>>>>

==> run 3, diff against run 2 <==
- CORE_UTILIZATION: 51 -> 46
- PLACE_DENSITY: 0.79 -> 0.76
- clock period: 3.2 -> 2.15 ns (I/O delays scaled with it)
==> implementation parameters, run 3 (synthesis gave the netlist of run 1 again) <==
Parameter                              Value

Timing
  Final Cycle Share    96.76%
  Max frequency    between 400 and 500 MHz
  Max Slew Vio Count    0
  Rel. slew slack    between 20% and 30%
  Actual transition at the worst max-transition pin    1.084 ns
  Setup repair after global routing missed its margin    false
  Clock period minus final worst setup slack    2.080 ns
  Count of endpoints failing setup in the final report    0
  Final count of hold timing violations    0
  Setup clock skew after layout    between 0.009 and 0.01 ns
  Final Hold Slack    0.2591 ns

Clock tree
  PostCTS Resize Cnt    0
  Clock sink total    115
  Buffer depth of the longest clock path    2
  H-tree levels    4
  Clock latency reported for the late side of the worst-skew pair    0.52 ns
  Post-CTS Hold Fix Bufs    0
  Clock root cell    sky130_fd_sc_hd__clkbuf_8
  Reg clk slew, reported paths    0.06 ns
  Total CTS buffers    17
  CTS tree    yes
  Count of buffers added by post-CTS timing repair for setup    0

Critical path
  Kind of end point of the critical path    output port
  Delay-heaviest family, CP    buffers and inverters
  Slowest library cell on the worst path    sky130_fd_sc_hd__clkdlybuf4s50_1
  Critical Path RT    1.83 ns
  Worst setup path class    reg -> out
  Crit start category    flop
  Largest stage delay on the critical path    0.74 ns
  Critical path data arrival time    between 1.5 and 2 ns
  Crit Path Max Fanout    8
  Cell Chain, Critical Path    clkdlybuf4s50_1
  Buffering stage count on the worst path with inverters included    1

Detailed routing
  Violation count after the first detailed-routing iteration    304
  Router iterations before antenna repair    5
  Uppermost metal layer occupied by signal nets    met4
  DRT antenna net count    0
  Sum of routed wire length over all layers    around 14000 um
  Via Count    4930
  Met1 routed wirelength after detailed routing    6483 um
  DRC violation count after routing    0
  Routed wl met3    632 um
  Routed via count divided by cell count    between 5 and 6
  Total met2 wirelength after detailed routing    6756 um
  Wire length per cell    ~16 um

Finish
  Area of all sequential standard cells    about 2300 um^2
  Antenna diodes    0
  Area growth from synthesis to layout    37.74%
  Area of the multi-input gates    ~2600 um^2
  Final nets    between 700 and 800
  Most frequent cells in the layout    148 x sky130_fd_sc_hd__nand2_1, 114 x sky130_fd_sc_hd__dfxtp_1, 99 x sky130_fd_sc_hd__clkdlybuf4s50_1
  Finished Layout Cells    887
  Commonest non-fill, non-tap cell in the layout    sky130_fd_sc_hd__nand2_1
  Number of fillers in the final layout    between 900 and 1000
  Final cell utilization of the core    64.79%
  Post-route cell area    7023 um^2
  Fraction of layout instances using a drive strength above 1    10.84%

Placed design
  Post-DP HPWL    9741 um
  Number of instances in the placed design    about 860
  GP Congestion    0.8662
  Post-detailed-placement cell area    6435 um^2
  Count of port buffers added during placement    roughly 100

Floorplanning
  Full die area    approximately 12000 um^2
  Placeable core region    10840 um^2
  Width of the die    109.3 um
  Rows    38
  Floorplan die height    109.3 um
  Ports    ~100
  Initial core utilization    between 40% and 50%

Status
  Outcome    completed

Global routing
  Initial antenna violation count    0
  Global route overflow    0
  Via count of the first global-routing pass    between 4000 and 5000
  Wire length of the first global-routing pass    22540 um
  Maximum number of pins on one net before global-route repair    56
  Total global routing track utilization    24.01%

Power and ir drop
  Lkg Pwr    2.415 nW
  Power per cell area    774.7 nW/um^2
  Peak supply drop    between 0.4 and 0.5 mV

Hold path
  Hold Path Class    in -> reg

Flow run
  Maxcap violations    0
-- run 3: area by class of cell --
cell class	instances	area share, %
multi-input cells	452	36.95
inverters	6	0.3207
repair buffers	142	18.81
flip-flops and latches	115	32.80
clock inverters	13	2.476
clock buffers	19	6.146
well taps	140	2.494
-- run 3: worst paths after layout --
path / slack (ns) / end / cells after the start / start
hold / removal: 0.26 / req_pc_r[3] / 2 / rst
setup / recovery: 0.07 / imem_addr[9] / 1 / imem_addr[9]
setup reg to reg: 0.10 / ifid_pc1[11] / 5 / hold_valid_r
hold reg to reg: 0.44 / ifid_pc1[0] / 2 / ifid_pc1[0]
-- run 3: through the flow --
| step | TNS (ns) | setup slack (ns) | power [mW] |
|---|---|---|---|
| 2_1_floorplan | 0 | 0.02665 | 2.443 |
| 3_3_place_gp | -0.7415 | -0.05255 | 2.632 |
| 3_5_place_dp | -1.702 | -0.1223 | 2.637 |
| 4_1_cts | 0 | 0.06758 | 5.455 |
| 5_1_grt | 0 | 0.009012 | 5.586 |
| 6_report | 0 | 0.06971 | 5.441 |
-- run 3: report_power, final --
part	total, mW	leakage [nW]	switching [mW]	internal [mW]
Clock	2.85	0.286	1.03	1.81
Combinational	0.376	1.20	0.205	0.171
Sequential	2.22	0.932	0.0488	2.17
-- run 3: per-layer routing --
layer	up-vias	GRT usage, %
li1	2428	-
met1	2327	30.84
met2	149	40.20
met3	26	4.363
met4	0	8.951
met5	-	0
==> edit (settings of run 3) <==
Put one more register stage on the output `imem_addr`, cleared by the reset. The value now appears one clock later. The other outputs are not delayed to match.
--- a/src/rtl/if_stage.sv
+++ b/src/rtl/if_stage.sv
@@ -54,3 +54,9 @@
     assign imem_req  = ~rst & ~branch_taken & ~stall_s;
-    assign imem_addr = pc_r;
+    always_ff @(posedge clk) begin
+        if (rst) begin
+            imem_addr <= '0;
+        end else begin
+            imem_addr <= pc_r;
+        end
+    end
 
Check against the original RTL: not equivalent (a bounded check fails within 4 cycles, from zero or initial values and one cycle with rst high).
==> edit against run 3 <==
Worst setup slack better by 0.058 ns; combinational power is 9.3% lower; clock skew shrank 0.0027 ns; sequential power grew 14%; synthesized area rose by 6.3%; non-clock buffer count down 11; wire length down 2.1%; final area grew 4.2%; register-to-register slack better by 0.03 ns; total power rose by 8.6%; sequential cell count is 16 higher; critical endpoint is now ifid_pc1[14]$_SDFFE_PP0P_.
==> src/rtl/pc_sequencer_pkg.sv <==
// Shared definitions for the PC sequencer: state encodings, memory size and reset PC.
// Imported by pc_sequencer and pc_addr_check.
package pc_sequencer_pkg;

  localparam int          IMEM_SIZE        = 256;  // instruction memory depth in words
  localparam logic [31:0] IMEM_LIMIT       = 32'(IMEM_SIZE * 4);
  localparam logic [31:0] PC_RESET_DEFAULT = 32'h0000_0000;
  localparam int          CNT_W            = 16;

  typedef enum logic [1:0] {
    PCS_BOOT  = 2'd0,
    PCS_RUN   = 2'd1,
    PCS_FLUSH = 2'd2,
    PCS_HALT  = 2'd3
  } pcs_state_e;

  // Sequential successor; reaching the top of instruction memory wraps to 0.
  function automatic logic [31:0] pc_inc(input logic [31:0] pc);
    logic [31:0] sum;
    sum = pc + 32'd4;
    return (sum >= IMEM_LIMIT) ? 32'd0 : sum;
  endfunction

endpackage

==> src/rtl/pc_addr_check.sv <==
// Combinational redirect-target check: word aligned and inside instruction memory.
module pc_addr_check
  import pc_sequencer_pkg::*;
(
  input  logic [31:0] addr,
  output logic        ok
);

  assign ok = (addr[1:0] == 2'b00) && (addr < IMEM_LIMIT);

endmodule

==> src/rtl/pc_sequencer.sv <==
// Fetch-stage PC sequencer: boot hold-off, advance, stall, redirect with bubbles, halt, fault.
// Optional exception redirect (exc_req/exc_vec/epc) is built when PC_SEQ_EXC_EN is defined.
module pc_sequencer
  import pc_sequencer_pkg::*;
#(
  parameter logic [31:0] RESET_PC     = PC_RESET_DEFAULT,
  parameter int          BOOT_CYCLES  = 2,
  parameter int          FLUSH_CYCLES = 1
) (
  input  logic        CLK,
  input  logic        RST,
  input  logic        stall,
  input  logic        br_taken,
  input  logic [31:0] br_target,
  input  logic        jmp,
  input  logic [31:0] jmp_target,
  input  logic        halt_req,
`ifdef PC_SEQ_EXC_EN
  input  logic        exc_req,
  input  logic [31:0] exc_vec,
  output logic [31:0] epc,
`endif
  output logic [31:0] newPC,
  output logic        fetch_valid,
  output logic        flush,
  output logic        halted,
  output logic        fault
);

  pcs_state_e         state, state_n;
  logic [CNT_W-1:0]   cnt, cnt_n, cnt_inc;
  logic [31:0]        pc_n;
  logic               flush_n, fault_n;
  logic               redir;
  logic [31:0]        redir_target;
  logic               target_ok;
`ifdef PC_SEQ_EXC_EN
  logic [31:0]        epc_n;
  logic               exc_sel;
`endif

  // Redirect source priority: exception, then branch (older), then jump.
  always_comb begin
    redir        = 1'b0;
    redir_target = br_target;
`ifdef PC_SEQ_EXC_EN
    exc_sel      = 1'b0;
    if (exc_req) begin
      redir        = 1'b1;
      redir_target = exc_vec;
      exc_sel      = 1'b1;
    end else
`endif
    if (br_taken) begin
      redir        = 1'b1;
      redir_target = br_target;
    end else if (jmp) begin
      redir        = 1'b1;
      redir_target = jmp_target;
    end
  end

  pc_addr_check u_addr_check (
    .addr (redir_target),
    .ok   (target_ok)
  );

  assign cnt_inc = cnt + CNT_W'(1);

  // NOTE: every output of this block gets a default first so no path leaves it unassigned (no latches).
  always_comb begin
    state_n = state;
    cnt_n   = cnt;
    pc_n    = newPC;
    flush_n = 1'b0;
    fault_n = fault;
`ifdef PC_SEQ_EXC_EN
    epc_n   = epc;
`endif
    unique case (state)
      PCS_BOOT: begin
        if (32'(cnt_inc) >= 32'(BOOT_CYCLES)) begin
          state_n = PCS_RUN;
          cnt_n   = '0;
        end else begin
          cnt_n = cnt_inc;
        end
      end
      PCS_RUN, PCS_FLUSH: begin
        if (redir) begin
          if (target_ok) begin
            pc_n    = redir_target;
            flush_n = 1'b1;
            cnt_n   = '0;
            state_n = (FLUSH_CYCLES > 0) ? PCS_FLUSH : PCS_RUN;
`ifdef PC_SEQ_EXC_EN
            if (exc_sel) epc_n = newPC;
`endif
          end else begin
            fault_n = 1'b1;
            state_n = PCS_HALT;
          end
        end else if (state == PCS_RUN) begin
          if (halt_req)   state_n = PCS_HALT;
          else if (!stall) pc_n   = pc_inc(newPC);
        end else if (32'(cnt_inc) >= 32'(FLUSH_CYCLES)) begin
          state_n = PCS_RUN;
          cnt_n   = '0;
        end else begin
          cnt_n = cnt_inc;
        end
      end
      PCS_HALT: ;
      default: state_n = PCS_BOOT;
    endcase
  end

  // NOTE: state registers use non-blocking assignments so every flop samples pre-edge values.
  always_ff @(posedge CLK) begin
    if (RST) begin
      state <= PCS_BOOT;
      cnt   <= '0;
      newPC <= RESET_PC;
      flush <= 1'b0;
      fault <= 1'b0;
`ifdef PC_SEQ_EXC_EN
      epc   <= 32'd0;
`endif
    end else begin
      state <= state_n;
      cnt   <= cnt_n;
      newPC <= pc_n;
      flush <= flush_n;
      fault <= fault_n;
`ifdef PC_SEQ_EXC_EN
      epc   <= epc_n;
`endif
    end
  end

  assign fetch_valid = (state == PCS_RUN);
  assign halted      = (state == PCS_HALT);

endmodule
File: config.mk
export PLATFORM = sky130hd
export DESIGN_NAME = triroc_clk_en_gen
export DESIGN_NICKNAME = d
export VERILOG_FILES = /design/src/rtl/triroc_clk_en_gen.sv
export SDC_FILE = /design/constraint.sdc
export NUM_CORES = 1
export LEC_CHECK = 0
export BUFFER_PORTS_ARGS = -buffer_cell sky130_fd_sc_hd__buf_2
export CAP_MARGIN = 30
export CORE_ASPECT_RATIO = 1.25
export CORE_MARGIN = 2
export CORE_UTILIZATION = 51
export CTS_CLUSTER_SIZE = 20
export DETAILED_ROUTE_END_ITERATION = 8
export HOLD_SLACK_MARGIN = 0.06
export PLACE_DENSITY = 0.68
export RECOVER_POWER = 25
export REMOVE_ABC_BUFFERS = 1
export SLEW_MARGIN = 20
export SYNTH_ARGS = -nofsm -noshare
export SYNTH_HDL_FRONTEND = slang
export SYNTH_SLANG_ARGS = --single-unit
File: constraint.sdc
create_clock -name sys_clk -period 5.65 [get_ports sys_clk]
set_input_delay 1.695 -clock sys_clk [delete_from_list [all_inputs] [get_ports sys_clk]]
set_output_delay 1.695 -clock sys_clk [all_outputs]
set_load 0.01 [all_outputs]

<<<<

[What to work on]
The lines above, starting at the one with "Rel. slew slack" and ending at the one with "Kind of end", are the only ones to return, exactly as written.

[Response for this exercise]
  Rel. slew slack    between 20% and 30%
  Actual transition at the worst max-transition pin    1.084 ns
  Setup repair after global routing missed its margin    false
  Clock period minus final worst setup slack    2.080 ns
  Count of endpoints failing setup in the final report    0
  Final count of hold timing violations    0
  Setup clock skew after layout    between 0.009 and 0.01 ns
  Final Hold Slack    0.2591 ns

Clock tree
  PostCTS Resize Cnt    0
  Clock sink total    115
  Buffer depth of the longest clock path    2
  H-tree levels    4
  Clock latency reported for the late side of the worst-skew pair    0.52 ns
  Post-CTS Hold Fix Bufs    0
  Clock root cell    sky130_fd_sc_hd__clkbuf_8
  Reg clk slew, reported paths    0.06 ns
  Total CTS buffers    17
  CTS tree    yes
  Count of buffers added by post-CTS timing repair for setup    0

Critical path
  Kind of end point of the critical path    output port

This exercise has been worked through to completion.